Dispatcher.jl
Dispatcher.jl copied to clipboard
Out-of-core executors
I'm interested in using this package as the underlying task execution framework for Dagger.jl. I think a smarter scheduler will be needed so that Dagger can remain out-of-core...
If I understand correctly, the default dispatch!(::Executor, ::DispatchContext) simply uses asyncmap to execute the nodes in the context.

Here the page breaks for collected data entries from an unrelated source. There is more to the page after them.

`src/rtl/sacc_pkg.sv`:
```
// Shared constants and types for the set-associative cache with clock replacement.
package sacc_pkg;

   // Fixed widths of the stream and configuration payloads.
   localparam int ADDRESS_W   = 32;
   localparam int REQ_DATA_W  = 32;
   localparam int RSP_DATA_W  = 16;
   localparam int WAY_OUT_W   = 3;
   localparam int SET_OUT_W   = 8;
   localparam int CSR_INDEX_W = 2;
   localparam int CSR_DATA_W  = 4;

   // Largest usable number of index bits.
   localparam int MAX_INDEX_BITS = 8;

   // Parameter defaults.
   localparam int NUM_SETS_DEFAULT   = 256;
   localparam int MAX_WAYS_DEFAULT   = 8;
   localparam int ADDR_WIDTH_DEFAULT = 32;

   // Configuration register indexes.
   localparam logic [CSR_INDEX_W-1:0] REG_INDEX_BITS  = 2'd0;
   localparam logic [CSR_INDEX_W-1:0] REG_OFFSET_BITS = 2'd1;
   localparam logic [CSR_INDEX_W-1:0] REG_WAYS_IN_USE = 2'd2;

   // Configuration reset values.
   localparam logic [CSR_DATA_W-1:0] INDEX_BITS_RESET  = 4'd6;
   localparam logic [CSR_DATA_W-1:0] OFFSET_BITS_RESET = 4'd6;
   localparam logic [CSR_DATA_W-1:0] WAYS_RESET        = 4'd4;

   // What the way probe reports about the way under the cursor.
   typedef struct packed {
      logic match;
      logic referenced;
   } probe_type;

endpackage

```
`src/rtl/sacc_ram.sv`:
```
// Single-port-write, single-port-read row memory with a registered read.
module sacc_ram
   import sacc_pkg::*;
#(
   parameter int DEPTH  = NUM_SETS_DEFAULT,
   parameter int WIDTH  = 8,
   parameter int ADDR_W = 8
) (
   input  logic              clock,
   input  logic              wr_en,
   input  logic [ADDR_W-1:0] wr_addr,
   input  logic [WIDTH-1:0]  wr_data,
   input  logic              rd_en,
   input  logic [ADDR_W-1:0] rd_addr,
   output logic [WIDTH-1:0]  rd_data
);

   logic [WIDTH-1:0] mem [DEPTH];
   logic [WIDTH-1:0] rd_data_ff;

   always_ff @(posedge clock) begin
      if (wr_en) begin
         mem[wr_addr] <= wr_data;
      end
   end

   always_ff @(posedge clock) begin
      if (rd_en) begin
         rd_data_ff <= mem[rd_addr];
      end
   end

   assign rd_data = rd_data_ff;

endmodule

```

The node ordering is implicitly handled by calls to wait...
It will be nice to have an Executor that can execute nodes in a parallel depth-first manner as dask and Dagger do enforcing better data locality and possibility of cleaning up of intermediate data as soon as possible.
Unrelated, but I like the attention paid to documentation and error handling in this package. Great stuff! :)
Unrelated, but I like the attention paid to documentation and error handling in this package. Great stuff! :)
Thanks!
The plan for executor improvements is to have one which uses the dask.distributed scheduling service to determine when and where to schedule jobs, as it appears to be very advanced and supports a lot of our wishlist features.
I'm not sure what you mean by "depth-first" scheduling in the context of a generic DAG. Are you talking about attaching a specific traversal to the available workers or just preferring to execute direct descendant nodes when a worker running a node becomes available? The former could be added into the existing code without much challenge but the latter would probably be best attached to the dask.distributed work.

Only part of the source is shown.